I tend to go easy on romantic comedies because they’re easy to sit through and I like to see actors enjoy themselves and each other. But that means I have seen a few—something apparently not anticipated by writers Jessie Nelson (I Am Sam) and Karen Leigh Hopkins (Welcome Home, Roxy Carmichael) and director Michael Lehmann (mostly TV, but also Heathers), who hand us Motown sing-alongs, cellphone antics, and gals who stumble on Internet porn and can’t turn the computer off.

And how about a montage of dates from hell showing up in the same chair of a brick-walled restaurant? Because manages to throw a new twist on that old standby by equating ordinary Asian men with the ninnies, creeps, horse-faced transsexuals, and other unsuitables who would presumably answer a personal ad seeking straightforward marriage material.

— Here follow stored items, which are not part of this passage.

File: src/gpt_consts.vh
`ifndef GPT_CONSTS_VH
`define GPT_CONSTS_VH

// ----------------------------------------------------------------
// register addresses on the special function register bus
// ----------------------------------------------------------------
`define GPT_ADDR_TCON       8'h88
`define GPT_ADDR_TIMER01_MODE_CONFIG       8'h89
`define GPT_ADDR_TL0        8'h8A
`define GPT_ADDR_TL1        8'h8B
`define GPT_ADDR_TH0        8'h8C
`define GPT_ADDR_TH1        8'h8D
`define GPT_ADDR_T2CTRL     8'hC8
`define GPT_ADDR_T2RLL      8'hCA
`define GPT_ADDR_T2RLH      8'hCB
`define GPT_ADDR_T2L        8'hCC
`define GPT_ADDR_T2H        8'hCD

// ----------------------------------------------------------------
// field positions
// ----------------------------------------------------------------
`define GPT_TCON_TF1        7
`define GPT_TCON_TR1        6
`define GPT_TCON_TF0        5
`define GPT_TCON_TR0        4
`define GPT_TIMER01_MODE_CONFIG_TIMER1_GATING_ENABLE      7
`define GPT_TIMER01_MODE_CONFIG_CT1        6
`define GPT_TIMER01_MODE_CONFIG_M1_HI      5
`define GPT_TIMER01_MODE_CONFIG_M1_LO      4
`define GPT_TIMER01_MODE_CONFIG_TIMER0_GATING_ENABLE      3
`define GPT_TIMER01_MODE_CONFIG_CT0        2
`define GPT_TIMER01_MODE_CONFIG_M0_HI      1
`define GPT_TIMER01_MODE_CONFIG_M0_LO      0
`define GPT_T2_TFH          7
`define GPT_T2_TFL          6
`define GPT_T2_LEN          5
`define GPT_T2_CEN          4
`define GPT_T2_SPLIT        3
`define GPT_T2_RUN          2
`define GPT_T2_XCLK         0

// ----------------------------------------------------------------
// modes, reset values, counts
// ----------------------------------------------------------------
`define GPT_MODE_13BIT      2'h0
`define GPT_MODE_16BIT      2'h1
`define GPT_MODE_RELOAD8    2'h2
`define GPT_MODE_SPLIT      2'h3
`define GPT_BYTE_RST        8'h00
`define GPT_BYTE_MAX        8'hFF
`define GPT_BYTE_ONE        8'h01
`define GPT_WORD_MAX        16'hFFFF
`define GPT_WORD_ONE        16'h0001
`define GPT_M13_MAX         13'h1FFF
`define GPT_M13_ONE         13'h0001
`define GPT_PRE_LAST        4'hB
`define GPT_PRE_ZERO        4'h0
`define GPT_PRE_ONE         4'h1
`define GPT_SYNC_IDLE       1'b1
`define GPT_NUM_SYNC        5

`endif

File: src/gpt_timers.v
`include "gpt_consts.vh"
`timescale 1ns/1ns
`default_nettype none

module gpt_timers (
	input  wire       core_clk,
	input  wire       srst,
	input  wire [7:0] sfr_addr,
	input  wire [7:0] sfr_wdata,
	input  wire       sfr_wr,
	input  wire       sfr_rd,
	output wire [7:0] sfr_rdata,
	input  wire       timer0_count_pin,
	input  wire       timer1_count_pin,
	input  wire       ext_osc_div8,
	input  wire       ext_irq0_input,
	input  wire       ext_irq1_input,
	input  wire       ext_irq0_polarity,
	input  wire       ext_irq1_polarity,
	input  wire       timer0_clock_select,
	input  wire       timer1_clock_select,
	input  wire       timer2_high_clock_select,
	input  wire       timer2_low_clock_select,
	input  wire       timer2_irq_enable,
	output wire       timer0_irq,
	output wire       timer1_irq,
	output wire       timer2_irq
);

	// ----------------------------------------------------------------
	// state
	// ----------------------------------------------------------------
	reg [7:0] rdata_r;
	reg [7:0] timer01_mode_config_r;
	reg [7:0] tl0_r, th0_r, tl1_r, th1_r;
	reg [7:0] t2l_r, t2h_r, t2rll_r, t2rlh_r;
	reg       tf0_r, tf1_r, tr0_r, tr1_r;
	reg       timer2_high_overflow_flag_r, timer2_low_overflow_flag_r, t2len_r, t2cen_r, timer2_split_select_r, tr2_r, timer2_ext_clock_select_r;
	reg       t2irq_r;
	reg [3:0] pre_cnt_r;
	reg       pre_tick_r;

	// ----------------------------------------------------------------
	// input synchronisers
	// ----------------------------------------------------------------
	wire [`GPT_NUM_SYNC-1:0] raw_in;
	wire [`GPT_NUM_SYNC-1:0] sync_lvl;
	wire [`GPT_NUM_SYNC-1:0] sync_fall;

	assign raw_in = {ext_irq1_input, ext_irq0_input, ext_osc_div8, timer1_count_pin, timer0_count_pin};

	genvar gi;
	generate
		for (gi = 0; gi < `GPT_NUM_SYNC; gi = gi + 1) begin : g_sync
			gpt_sync_edge u_sync (
				.core_clk   (core_clk),
				.srst       (srst),
				.async_in   (raw_in[gi]),
				.level_out  (sync_lvl[gi]),
				.fall_pulse (sync_fall[gi])
			);
		end
	endgenerate

	wire t0_pin_fall = sync_fall[0];
	wire t1_pin_fall = sync_fall[1];
	wire ext_fall    = sync_fall[2];
	wire irq0_active = (sync_lvl[3] == ext_irq0_polarity);
	wire irq1_active = (sync_lvl[4] == ext_irq1_polarity);

	// ----------------------------------------------------------------
	// system clock divided by 12
	// ----------------------------------------------------------------
	always @(posedge core_clk) begin
		if (srst) begin
			pre_cnt_r  <= `GPT_PRE_ZERO;
			pre_tick_r <= 1'b0;
		end else begin
			pre_tick_r <= (pre_cnt_r == `GPT_PRE_LAST);
			if (pre_cnt_r == `GPT_PRE_LAST)
				pre_cnt_r <= `GPT_PRE_ZERO;
			else
				pre_cnt_r <= pre_cnt_r + `GPT_PRE_ONE;
		end
	end

	// ----------------------------------------------------------------
	// timer 0 / timer 1 control decode
	// ----------------------------------------------------------------
	wire       timer1_gating_enable = timer01_mode_config_r[`GPT_TIMER01_MODE_CONFIG_TIMER1_GATING_ENABLE];
	wire       ct1   = timer01_mode_config_r[`GPT_TIMER01_MODE_CONFIG_CT1];
	wire [1:0] t1m   = timer01_mode_config_r[`GPT_TIMER01_MODE_CONFIG_M1_HI:`GPT_TIMER01_MODE_CONFIG_M1_LO];
	wire       timer0_gating_enable = timer01_mode_config_r[`GPT_TIMER01_MODE_CONFIG_TIMER0_GATING_ENABLE];
	wire       ct0   = timer01_mode_config_r[`GPT_TIMER01_MODE_CONFIG_CT0];
	wire [1:0] t0m   = timer01_mode_config_r[`GPT_TIMER01_MODE_CONFIG_M0_HI:`GPT_TIMER01_MODE_CONFIG_M0_LO];
	wire       t0_split = (t0m == `GPT_MODE_SPLIT);

	wire tbase0 = timer0_clock_select | pre_tick_r;
	wire tbase1 = timer1_clock_select | pre_tick_r;
	wire tick0  = ct0 ? t0_pin_fall : tbase0;
	wire tick1  = ct1 ? t1_pin_fall : tbase1;
	wire run0   = tr0_r & (~timer0_gating_enable | irq0_active);
	wire run1   = tr1_r & (~timer1_gating_enable | irq1_active);
	wire inc0   = run0 & tick0;
	// with timer 0 split, timer 1 has no external clock and runs by mode alone
	wire inc1   = t0_split ? tbase1 : (run1 & tick1);

	// {overflow, high, low} after one count in modes 0 to 2
	function [16:0] gpt_step;
		input [1:0] mode;
		input [7:0] lo;
		input [7:0] hi;
		reg   [12:0] c13;
		reg   [15:0] c16;
		begin
			c13 = {hi, lo[4:0]};
			c16 = {hi, lo};
			case (mode)
				`GPT_MODE_13BIT: begin
					c13 = c13 + `GPT_M13_ONE;
					gpt_step = {({hi, lo[4:0]} == `GPT_M13_MAX), c13[12:5], lo[7:5], c13[4:0]};
				end
				`GPT_MODE_16BIT: begin
					c16 = c16 + `GPT_WORD_ONE;
					gpt_step = {({hi, lo} == `GPT_WORD_MAX), c16};
				end
				`GPT_MODE_RELOAD8: begin
					if (lo == `GPT_BYTE_MAX)
						gpt_step = {1'b1, hi, hi};
					else
						gpt_step = {1'b0, hi, lo + `GPT_BYTE_ONE};
				end
				default: gpt_step = {1'b0, hi, lo};
			endcase
		end
	endfunction

	reg [7:0]  tl0_nxt, th0_nxt, tl1_nxt, th1_nxt;
	reg        tf0_set, tf1_set;
	reg [16:0] step0, step1;

	always @* begin
		tl0_nxt = tl0_r;
		th0_nxt = th0_r;
		tl1_nxt = tl1_r;
		th1_nxt = th1_r;
		tf0_set = 1'b0;
		tf1_set = 1'b0;
		step0   = gpt_step(t0m, tl0_r, th0_r);
		step1   = gpt_step(t1m, tl1_r, th1_r);
		if (t0_split) begin
			if (inc0) begin
				tl0_nxt = tl0_r + `GPT_BYTE_ONE;
				tf0_set = (tl0_r == `GPT_BYTE_MAX);
			end
			if (tr1_r & tbase0) begin
				th0_nxt = th0_r + `GPT_BYTE_ONE;
				tf1_set = (th0_r == `GPT_BYTE_MAX);
			end
		end else if (inc0) begin
			tl0_nxt = step0[7:0];
			th0_nxt = step0[15:8];
			tf0_set = step0[16];
		end
		if ((t1m != `GPT_MODE_SPLIT) && inc1) begin
			tl1_nxt = step1[7:0];
			th1_nxt = step1[15:8];
			if (!t0_split)
				tf1_set = step1[16];
		end
	end

	// ----------------------------------------------------------------
	// timer 2
	// ----------------------------------------------------------------
	// per-byte clock choice
	wire t2_slow  = timer2_ext_clock_select_r ? ext_fall : pre_tick_r;
	wire t2_tickl = timer2_low_clock_select | t2_slow;
	wire t2_tickh = timer2_high_clock_select | t2_slow;
	wire capture  = t2cen_r & ext_fall;

	reg [7:0]  t2l_nxt, t2h_nxt, t2rll_nxt, t2rlh_nxt;
	reg        t2h_set, t2l_set;
	reg [15:0] t2_inc;

	always @* begin
		t2l_nxt   = t2l_r;
		t2h_nxt   = t2h_r;
		t2rll_nxt = t2rll_r;
		t2rlh_nxt = t2rlh_r;
		t2h_set   = 1'b0;
		t2l_set   = 1'b0;
		t2_inc    = {t2h_r, t2l_r} + `GPT_WORD_ONE;
		if (timer2_split_select_r) begin
			if (t2_tickl) begin
				t2l_set = (t2l_r == `GPT_BYTE_MAX);
				t2l_nxt = t2l_set ? t2rll_r : t2l_r + `GPT_BYTE_ONE;
			end
			if (tr2_r & t2_tickh) begin
				t2h_set = (t2h_r == `GPT_BYTE_MAX);
				t2h_nxt = t2h_set ? t2rlh_r : t2h_r + `GPT_BYTE_ONE;
			end
		end else if (tr2_r & t2_tickl) begin
			t2l_set = (t2l_r == `GPT_BYTE_MAX);
			if ({t2h_r, t2l_r} == `GPT_WORD_MAX) begin
				t2h_set = 1'b1;
				t2l_nxt = t2rll_r;
				t2h_nxt = t2rlh_r;
			end else begin
				t2l_nxt = t2_inc[7:0];
				t2h_nxt = t2_inc[15:8];
			end
		end
		if (capture) begin
			t2rll_nxt = t2l_r;
			t2rlh_nxt = t2h_r;
			t2h_set   = 1'b1;
		end
	end

	// ----------------------------------------------------------------
	// register file: a bus write wins over counting, a hardware
	// flag set wins over a software clear in the same cycle
	// ----------------------------------------------------------------
	wire wr_tcon = sfr_wr & (sfr_addr == `GPT_ADDR_TCON);
	wire wr_t2c  = sfr_wr & (sfr_addr == `GPT_ADDR_T2CTRL);

	always @(posedge core_clk) begin
		if (srst) begin
			timer01_mode_config_r <= `GPT_BYTE_RST;
			tl0_r <= `GPT_BYTE_RST;
			th0_r <= `GPT_BYTE_RST;
			tl1_r <= `GPT_BYTE_RST;
			th1_r <= `GPT_BYTE_RST;
			t2l_r <= `GPT_BYTE_RST;
			t2h_r <= `GPT_BYTE_RST;
			t2rll_r <= `GPT_BYTE_RST;
			t2rlh_r <= `GPT_BYTE_RST;
			tf0_r <= 1'b0;
			tf1_r <= 1'b0;
			tr0_r <= 1'b0;
			tr1_r <= 1'b0;
			timer2_high_overflow_flag_r <= 1'b0;
			timer2_low_overflow_flag_r <= 1'b0;
			t2len_r <= 1'b0;
			t2cen_r <= 1'b0;
			timer2_split_select_r <= 1'b0;
			tr2_r <= 1'b0;
			timer2_ext_clock_select_r <= 1'b0;
		end else begin
			if (sfr_wr && sfr_addr == `GPT_ADDR_TIMER01_MODE_CONFIG)
				timer01_mode_config_r <= sfr_wdata;
			tl0_r <= (sfr_wr && sfr_addr == `GPT_ADDR_TL0) ? sfr_wdata : tl0_nxt;
			th0_r <= (sfr_wr && sfr_addr == `GPT_ADDR_TH0) ? sfr_wdata : th0_nxt;
			tl1_r <= (sfr_wr && sfr_addr == `GPT_ADDR_TL1) ? sfr_wdata : tl1_nxt;
			th1_r <= (sfr_wr && sfr_addr == `GPT_ADDR_TH1) ? sfr_wdata : th1_nxt;
			t2l_r <= (sfr_wr && sfr_addr == `GPT_ADDR_T2L) ? sfr_wdata : t2l_nxt;
			t2h_r <= (sfr_wr && sfr_addr == `GPT_ADDR_T2H) ? sfr_wdata : t2h_nxt;
			t2rll_r <= (sfr_wr && sfr_addr == `GPT_ADDR_T2RLL) ? sfr_wdata : t2rll_nxt;
			t2rlh_r <= (sfr_wr && sfr_addr == `GPT_ADDR_T2RLH) ? sfr_wdata : t2rlh_nxt;
			tf0_r <= tf0_set | (wr_tcon ? sfr_wdata[`GPT_TCON_TF0] : tf0_r);
			tf1_r <= tf1_set | (wr_tcon ? sfr_wdata[`GPT_TCON_TF1] : tf1_r);
			if (wr_tcon) begin
				tr0_r <= sfr_wdata[`GPT_TCON_TR0];
				tr1_r <= sfr_wdata[`GPT_TCON_TR1];
			end
			// only a software write can clear these
			timer2_high_overflow_flag_r <= t2h_set | (wr_t2c ? sfr_wdata[`GPT_T2_TFH] : timer2_high_overflow_flag_r);
			timer2_low_overflow_flag_r <= t2l_set | (wr_t2c ? sfr_wdata[`GPT_T2_TFL] : timer2_low_overflow_flag_r);
			if (wr_t2c) begin
				t2len_r   <= sfr_wdata[`GPT_T2_LEN];
				t2cen_r   <= sfr_wdata[`GPT_T2_CEN];
				timer2_split_select_r <= sfr_wdata[`GPT_T2_SPLIT];
				tr2_r     <= sfr_wdata[`GPT_T2_RUN];
				timer2_ext_clock_select_r  <= sfr_wdata[`GPT_T2_XCLK];
			end
		end
	end

	// ----------------------------------------------------------------
	// read port and interrupt request
	// ----------------------------------------------------------------
	always @(posedge core_clk) begin
		if (srst) begin
			rdata_r <= `GPT_BYTE_RST;
			t2irq_r <= 1'b0;
		end else begin
			// enabled level request follows the high flag, and the low flag only with t2len_r set, one cycle behind
			t2irq_r <= timer2_irq_enable & (timer2_high_overflow_flag_r | (t2len_r & timer2_low_overflow_flag_r));
			if (sfr_rd) begin
				case (sfr_addr)
					`GPT_ADDR_TCON:   rdata_r <= {tf1_r, tr1_r, tf0_r, tr0_r, 4'h0};
					`GPT_ADDR_TIMER01_MODE_CONFIG:   rdata_r <= timer01_mode_config_r;
					`GPT_ADDR_TL0:    rdata_r <= tl0_r;
					`GPT_ADDR_TL1:    rdata_r <= tl1_r;
					`GPT_ADDR_TH0:    rdata_r <= th0_r;
					`GPT_ADDR_TH1:    rdata_r <= th1_r;
					`GPT_ADDR_T2CTRL: rdata_r <= {timer2_high_overflow_flag_r, timer2_low_overflow_flag_r, t2len_r, t2cen_r, timer2_split_select_r, tr2_r, 1'b0, timer2_ext_clock_select_r};
					`GPT_ADDR_T2RLL:  rdata_r <= t2rll_r;
					`GPT_ADDR_T2RLH:  rdata_r <= t2rlh_r;
					`GPT_ADDR_T2L:    rdata_r <= t2l_r;
					`GPT_ADDR_T2H:    rdata_r <= t2h_r;
					default:          rdata_r <= `GPT_BYTE_RST;
				endcase
			end
		end
	end

	assign sfr_rdata  = rdata_r;
	assign timer0_irq = tf0_r;
	assign timer1_irq = tf1_r;
	assign timer2_irq = t2irq_r;

endmodule // gpt_timers

`default_nettype wire

File: src/gpt_sync_edge.v
`include "gpt_consts.vh"
`timescale 1ns/1ns
`default_nettype none

// ----------------------------------------------------------------
// two-flop synchroniser with falling edge detect
// ----------------------------------------------------------------
module gpt_sync_edge (
	input  wire core_clk,
	input  wire srst,
	input  wire async_in,
	output wire level_out,
	output wire fall_pulse
);

	reg meta_r;
	reg sync_r;
	reg prev_r;

	// idle high after reset so a held-high pin gives no false edge; a held-low pin gives one falling edge
	always @(posedge core_clk) begin
		if (srst) begin
			meta_r <= `GPT_SYNC_IDLE;
			sync_r <= `GPT_SYNC_IDLE;
			prev_r <= `GPT_SYNC_IDLE;
		end else begin
			meta_r <= async_in;
			sync_r <= meta_r;
			prev_r <= sync_r;
		end
	end

	assign level_out  = sync_r;
	assign fall_pulse = prev_r & ~sync_r;

endmodule // gpt_sync_edge

`default_nettype wire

In this case, the ad was placed by mom (so different from the sibling-placed ad in Must Love Dogs). Daphne is instantly sold on a wealthy, somewhat anal architect (Tom Everett Scott), and therefore can’t countenance Milly spending a moment with a laid-back musician (Gabriel Macht)—even though he has a house on Venice Beach, an adorably mischievous little boy (no explanations about the mother)—and a ruggedly rumpled single dad (Stephen Collins) just about Daphne’s age. Of course, we never hear the guy play, so maybe he sucks.

It’s a testament to Moore’s still- nascent talent that she comes out more or less unharmed. As written, her character is far more annoying than what she delivers. Of course, that character does get in deep emotional and sexual relationships with two men without slipping a hint to either one or to her sisters—suggesting a somewhat, shall we say, darker personality than anyone here admits.

Anyway, I’ll stop now, understanding that a few viewers may yet fall for this thing. Clearly, they must love dogs.